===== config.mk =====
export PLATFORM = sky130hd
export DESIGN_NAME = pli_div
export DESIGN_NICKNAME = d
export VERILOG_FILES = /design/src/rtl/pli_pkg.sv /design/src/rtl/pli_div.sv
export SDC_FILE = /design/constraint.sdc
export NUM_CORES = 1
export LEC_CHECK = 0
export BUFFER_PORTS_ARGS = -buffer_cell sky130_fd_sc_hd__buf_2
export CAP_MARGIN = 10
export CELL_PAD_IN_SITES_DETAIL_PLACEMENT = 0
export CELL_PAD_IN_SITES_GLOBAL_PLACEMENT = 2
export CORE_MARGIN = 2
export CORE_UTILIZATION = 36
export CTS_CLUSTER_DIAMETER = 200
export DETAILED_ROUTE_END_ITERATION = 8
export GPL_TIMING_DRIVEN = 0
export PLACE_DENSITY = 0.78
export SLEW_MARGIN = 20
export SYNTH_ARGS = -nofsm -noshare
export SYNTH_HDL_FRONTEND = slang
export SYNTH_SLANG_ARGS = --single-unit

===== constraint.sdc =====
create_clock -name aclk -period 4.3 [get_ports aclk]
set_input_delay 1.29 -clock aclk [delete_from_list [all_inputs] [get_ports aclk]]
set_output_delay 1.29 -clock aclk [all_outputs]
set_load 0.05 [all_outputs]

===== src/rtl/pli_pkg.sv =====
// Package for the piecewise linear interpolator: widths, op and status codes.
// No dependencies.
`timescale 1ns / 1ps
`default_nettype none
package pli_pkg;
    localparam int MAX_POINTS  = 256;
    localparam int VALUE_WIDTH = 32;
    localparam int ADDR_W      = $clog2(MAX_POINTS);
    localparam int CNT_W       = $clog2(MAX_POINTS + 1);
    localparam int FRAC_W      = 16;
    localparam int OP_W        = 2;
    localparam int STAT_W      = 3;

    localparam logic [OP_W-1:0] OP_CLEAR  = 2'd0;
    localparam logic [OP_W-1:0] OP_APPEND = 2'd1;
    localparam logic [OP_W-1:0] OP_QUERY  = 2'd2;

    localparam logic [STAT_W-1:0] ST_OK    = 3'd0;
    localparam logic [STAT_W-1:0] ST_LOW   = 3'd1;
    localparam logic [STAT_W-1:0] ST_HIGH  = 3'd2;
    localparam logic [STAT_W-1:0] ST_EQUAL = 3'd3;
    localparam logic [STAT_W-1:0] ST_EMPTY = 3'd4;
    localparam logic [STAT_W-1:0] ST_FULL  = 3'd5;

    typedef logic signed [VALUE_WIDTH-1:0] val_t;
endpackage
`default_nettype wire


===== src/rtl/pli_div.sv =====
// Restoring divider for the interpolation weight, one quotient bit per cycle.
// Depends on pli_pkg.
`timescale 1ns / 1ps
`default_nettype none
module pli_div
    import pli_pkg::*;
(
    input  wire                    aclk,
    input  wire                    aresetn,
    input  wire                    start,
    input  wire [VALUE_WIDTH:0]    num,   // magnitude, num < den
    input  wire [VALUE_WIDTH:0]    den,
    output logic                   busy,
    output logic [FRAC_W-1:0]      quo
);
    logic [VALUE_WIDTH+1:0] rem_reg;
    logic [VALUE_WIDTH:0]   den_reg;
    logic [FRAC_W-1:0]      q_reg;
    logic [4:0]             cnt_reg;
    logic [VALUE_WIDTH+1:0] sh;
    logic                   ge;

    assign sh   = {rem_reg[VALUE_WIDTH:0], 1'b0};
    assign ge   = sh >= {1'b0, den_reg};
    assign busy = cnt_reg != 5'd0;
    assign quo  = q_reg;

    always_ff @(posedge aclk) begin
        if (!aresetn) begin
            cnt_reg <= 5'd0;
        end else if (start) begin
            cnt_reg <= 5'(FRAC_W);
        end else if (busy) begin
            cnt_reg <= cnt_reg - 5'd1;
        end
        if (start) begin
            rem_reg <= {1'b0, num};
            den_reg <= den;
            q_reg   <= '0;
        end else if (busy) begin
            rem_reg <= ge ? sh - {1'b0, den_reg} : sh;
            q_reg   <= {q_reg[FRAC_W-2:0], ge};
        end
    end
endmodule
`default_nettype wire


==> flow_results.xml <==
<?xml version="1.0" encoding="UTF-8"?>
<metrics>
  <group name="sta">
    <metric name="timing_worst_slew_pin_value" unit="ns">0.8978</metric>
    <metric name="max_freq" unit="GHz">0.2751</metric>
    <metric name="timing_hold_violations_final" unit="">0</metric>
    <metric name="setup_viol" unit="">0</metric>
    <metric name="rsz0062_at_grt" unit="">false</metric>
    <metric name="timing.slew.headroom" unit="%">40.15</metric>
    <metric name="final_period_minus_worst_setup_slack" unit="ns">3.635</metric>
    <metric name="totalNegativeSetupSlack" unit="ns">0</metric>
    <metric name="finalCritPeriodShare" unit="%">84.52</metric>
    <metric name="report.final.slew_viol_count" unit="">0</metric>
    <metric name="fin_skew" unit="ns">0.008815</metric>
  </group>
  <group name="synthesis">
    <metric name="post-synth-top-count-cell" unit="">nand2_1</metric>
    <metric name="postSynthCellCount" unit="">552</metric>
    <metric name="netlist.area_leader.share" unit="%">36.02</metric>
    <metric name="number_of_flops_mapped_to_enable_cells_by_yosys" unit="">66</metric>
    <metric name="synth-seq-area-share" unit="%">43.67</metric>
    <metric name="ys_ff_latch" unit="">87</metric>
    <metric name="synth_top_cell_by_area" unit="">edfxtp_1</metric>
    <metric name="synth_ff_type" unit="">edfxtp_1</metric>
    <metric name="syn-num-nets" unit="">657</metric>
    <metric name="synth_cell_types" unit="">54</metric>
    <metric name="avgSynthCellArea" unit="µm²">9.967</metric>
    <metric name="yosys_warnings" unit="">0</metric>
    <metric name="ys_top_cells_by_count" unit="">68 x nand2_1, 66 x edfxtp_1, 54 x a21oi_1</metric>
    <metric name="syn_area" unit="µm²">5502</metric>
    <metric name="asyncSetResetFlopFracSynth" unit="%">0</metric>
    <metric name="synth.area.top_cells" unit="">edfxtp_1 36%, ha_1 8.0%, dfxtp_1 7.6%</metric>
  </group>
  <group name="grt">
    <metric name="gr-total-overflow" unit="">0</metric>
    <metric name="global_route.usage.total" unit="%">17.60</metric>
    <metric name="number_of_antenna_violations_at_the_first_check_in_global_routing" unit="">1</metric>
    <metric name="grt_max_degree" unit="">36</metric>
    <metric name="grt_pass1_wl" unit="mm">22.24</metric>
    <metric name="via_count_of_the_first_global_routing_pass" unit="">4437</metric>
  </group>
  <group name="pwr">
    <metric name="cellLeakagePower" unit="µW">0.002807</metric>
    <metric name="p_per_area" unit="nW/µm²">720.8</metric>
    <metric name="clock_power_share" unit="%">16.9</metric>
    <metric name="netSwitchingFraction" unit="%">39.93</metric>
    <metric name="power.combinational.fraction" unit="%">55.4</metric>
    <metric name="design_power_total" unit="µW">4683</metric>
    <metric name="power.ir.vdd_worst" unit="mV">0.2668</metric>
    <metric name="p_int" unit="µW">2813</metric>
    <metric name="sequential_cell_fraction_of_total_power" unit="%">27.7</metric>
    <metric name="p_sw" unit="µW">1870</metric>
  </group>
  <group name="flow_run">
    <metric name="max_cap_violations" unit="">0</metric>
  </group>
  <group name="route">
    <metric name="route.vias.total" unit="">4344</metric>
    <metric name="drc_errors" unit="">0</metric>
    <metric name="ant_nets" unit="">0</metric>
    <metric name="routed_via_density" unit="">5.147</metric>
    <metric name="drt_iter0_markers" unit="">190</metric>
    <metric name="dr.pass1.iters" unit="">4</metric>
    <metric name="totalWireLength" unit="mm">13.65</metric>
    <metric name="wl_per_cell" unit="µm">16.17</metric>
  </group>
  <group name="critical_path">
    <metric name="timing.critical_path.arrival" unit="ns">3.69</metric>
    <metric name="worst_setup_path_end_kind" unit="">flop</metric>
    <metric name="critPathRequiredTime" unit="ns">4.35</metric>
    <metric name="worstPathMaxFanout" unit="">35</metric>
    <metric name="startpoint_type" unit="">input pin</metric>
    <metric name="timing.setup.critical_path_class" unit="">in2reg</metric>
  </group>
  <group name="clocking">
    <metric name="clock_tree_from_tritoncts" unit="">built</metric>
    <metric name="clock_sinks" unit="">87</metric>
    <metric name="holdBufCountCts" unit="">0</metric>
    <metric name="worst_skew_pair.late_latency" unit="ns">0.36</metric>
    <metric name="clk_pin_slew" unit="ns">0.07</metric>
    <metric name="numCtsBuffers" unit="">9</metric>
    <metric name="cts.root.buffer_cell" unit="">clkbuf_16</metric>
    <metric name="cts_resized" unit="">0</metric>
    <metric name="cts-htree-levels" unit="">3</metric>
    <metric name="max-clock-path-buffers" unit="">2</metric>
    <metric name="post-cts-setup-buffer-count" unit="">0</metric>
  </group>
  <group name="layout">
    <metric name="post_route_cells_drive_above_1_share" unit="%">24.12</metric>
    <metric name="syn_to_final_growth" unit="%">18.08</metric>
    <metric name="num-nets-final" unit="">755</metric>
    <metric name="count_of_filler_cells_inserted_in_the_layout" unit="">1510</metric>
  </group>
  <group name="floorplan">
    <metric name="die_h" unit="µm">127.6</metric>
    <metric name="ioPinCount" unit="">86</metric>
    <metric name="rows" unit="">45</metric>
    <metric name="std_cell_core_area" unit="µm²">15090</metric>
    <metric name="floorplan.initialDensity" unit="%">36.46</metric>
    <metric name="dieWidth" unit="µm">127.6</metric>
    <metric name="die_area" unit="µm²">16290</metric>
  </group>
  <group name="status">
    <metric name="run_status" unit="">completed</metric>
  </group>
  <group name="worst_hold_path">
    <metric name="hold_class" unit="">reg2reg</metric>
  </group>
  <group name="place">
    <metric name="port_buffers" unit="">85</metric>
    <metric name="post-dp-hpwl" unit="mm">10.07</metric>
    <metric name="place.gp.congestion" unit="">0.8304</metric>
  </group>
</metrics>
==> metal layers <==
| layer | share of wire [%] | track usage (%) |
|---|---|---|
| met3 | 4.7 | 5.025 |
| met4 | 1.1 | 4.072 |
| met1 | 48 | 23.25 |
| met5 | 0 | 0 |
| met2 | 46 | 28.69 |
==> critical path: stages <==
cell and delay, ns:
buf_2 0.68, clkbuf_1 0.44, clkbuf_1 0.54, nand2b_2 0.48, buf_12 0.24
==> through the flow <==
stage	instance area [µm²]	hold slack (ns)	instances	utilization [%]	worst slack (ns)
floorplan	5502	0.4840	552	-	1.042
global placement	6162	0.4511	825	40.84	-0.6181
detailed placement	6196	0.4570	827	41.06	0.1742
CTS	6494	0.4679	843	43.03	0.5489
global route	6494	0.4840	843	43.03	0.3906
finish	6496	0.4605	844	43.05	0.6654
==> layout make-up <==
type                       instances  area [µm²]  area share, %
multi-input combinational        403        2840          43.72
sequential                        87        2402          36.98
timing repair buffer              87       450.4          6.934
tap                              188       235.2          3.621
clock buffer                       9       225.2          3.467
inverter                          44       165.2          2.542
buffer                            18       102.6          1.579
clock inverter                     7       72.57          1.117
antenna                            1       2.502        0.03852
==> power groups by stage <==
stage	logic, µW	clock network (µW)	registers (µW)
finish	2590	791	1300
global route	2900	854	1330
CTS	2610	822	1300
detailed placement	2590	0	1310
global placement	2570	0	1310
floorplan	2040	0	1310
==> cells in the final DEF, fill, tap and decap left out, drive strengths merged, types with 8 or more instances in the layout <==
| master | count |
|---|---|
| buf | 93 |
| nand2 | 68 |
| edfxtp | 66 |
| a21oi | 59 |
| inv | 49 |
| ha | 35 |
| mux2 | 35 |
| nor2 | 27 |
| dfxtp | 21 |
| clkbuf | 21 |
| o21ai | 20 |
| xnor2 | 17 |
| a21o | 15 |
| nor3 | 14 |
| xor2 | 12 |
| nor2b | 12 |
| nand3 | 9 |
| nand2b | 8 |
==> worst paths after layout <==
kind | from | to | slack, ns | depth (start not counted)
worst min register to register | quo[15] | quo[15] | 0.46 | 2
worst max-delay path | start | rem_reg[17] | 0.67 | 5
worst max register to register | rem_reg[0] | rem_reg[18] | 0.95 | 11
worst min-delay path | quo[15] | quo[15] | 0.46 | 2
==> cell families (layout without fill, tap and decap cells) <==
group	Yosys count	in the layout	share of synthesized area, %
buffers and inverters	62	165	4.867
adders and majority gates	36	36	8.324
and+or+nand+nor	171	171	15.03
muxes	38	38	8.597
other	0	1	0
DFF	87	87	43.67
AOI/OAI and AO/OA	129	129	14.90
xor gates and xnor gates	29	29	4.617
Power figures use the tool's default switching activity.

----

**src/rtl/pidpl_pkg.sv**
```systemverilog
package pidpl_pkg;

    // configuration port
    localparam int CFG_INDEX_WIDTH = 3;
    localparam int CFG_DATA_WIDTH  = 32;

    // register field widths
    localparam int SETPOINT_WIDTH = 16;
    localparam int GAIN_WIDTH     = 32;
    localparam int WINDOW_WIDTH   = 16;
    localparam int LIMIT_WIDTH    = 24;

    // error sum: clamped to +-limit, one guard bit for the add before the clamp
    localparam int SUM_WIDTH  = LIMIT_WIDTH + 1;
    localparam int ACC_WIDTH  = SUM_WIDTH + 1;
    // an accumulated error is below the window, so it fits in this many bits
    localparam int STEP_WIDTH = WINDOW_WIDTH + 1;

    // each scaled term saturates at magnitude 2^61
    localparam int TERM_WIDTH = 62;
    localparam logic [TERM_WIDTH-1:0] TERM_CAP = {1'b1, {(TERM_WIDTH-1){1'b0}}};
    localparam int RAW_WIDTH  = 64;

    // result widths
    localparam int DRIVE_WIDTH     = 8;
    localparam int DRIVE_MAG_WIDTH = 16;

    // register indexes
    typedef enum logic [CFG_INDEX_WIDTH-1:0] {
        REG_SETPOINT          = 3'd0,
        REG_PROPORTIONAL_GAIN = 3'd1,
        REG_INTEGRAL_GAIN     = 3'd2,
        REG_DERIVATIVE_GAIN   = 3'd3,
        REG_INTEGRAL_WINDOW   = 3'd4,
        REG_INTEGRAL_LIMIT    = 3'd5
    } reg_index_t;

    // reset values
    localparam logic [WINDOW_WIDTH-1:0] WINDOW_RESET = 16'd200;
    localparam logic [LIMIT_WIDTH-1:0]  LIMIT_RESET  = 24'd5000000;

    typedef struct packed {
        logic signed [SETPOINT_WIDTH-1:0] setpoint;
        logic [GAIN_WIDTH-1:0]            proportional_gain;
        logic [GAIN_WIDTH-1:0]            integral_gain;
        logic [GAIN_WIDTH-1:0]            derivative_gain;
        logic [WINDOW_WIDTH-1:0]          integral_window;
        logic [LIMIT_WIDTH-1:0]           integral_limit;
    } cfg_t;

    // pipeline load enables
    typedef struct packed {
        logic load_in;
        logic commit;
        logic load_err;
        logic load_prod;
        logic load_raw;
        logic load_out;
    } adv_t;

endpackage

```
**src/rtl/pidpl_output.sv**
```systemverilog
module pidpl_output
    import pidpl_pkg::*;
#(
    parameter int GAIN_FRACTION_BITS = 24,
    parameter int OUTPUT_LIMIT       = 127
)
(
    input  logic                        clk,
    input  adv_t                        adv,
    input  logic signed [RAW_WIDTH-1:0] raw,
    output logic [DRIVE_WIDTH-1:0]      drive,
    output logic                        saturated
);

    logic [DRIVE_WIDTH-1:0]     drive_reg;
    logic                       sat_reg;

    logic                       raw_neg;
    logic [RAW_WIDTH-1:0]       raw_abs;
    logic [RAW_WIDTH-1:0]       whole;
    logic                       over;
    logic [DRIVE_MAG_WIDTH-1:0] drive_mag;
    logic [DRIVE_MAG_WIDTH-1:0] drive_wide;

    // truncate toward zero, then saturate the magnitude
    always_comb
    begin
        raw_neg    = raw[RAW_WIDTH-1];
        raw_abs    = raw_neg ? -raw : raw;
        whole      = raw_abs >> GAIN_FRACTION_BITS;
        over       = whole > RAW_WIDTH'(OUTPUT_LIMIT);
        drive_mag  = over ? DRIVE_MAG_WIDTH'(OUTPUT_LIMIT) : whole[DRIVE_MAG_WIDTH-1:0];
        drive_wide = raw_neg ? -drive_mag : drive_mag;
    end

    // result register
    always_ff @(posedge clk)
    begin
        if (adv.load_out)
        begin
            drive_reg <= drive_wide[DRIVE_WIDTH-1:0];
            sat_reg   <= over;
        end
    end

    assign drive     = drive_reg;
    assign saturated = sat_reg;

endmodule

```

----

Give only the number of lines above holding "widths".

3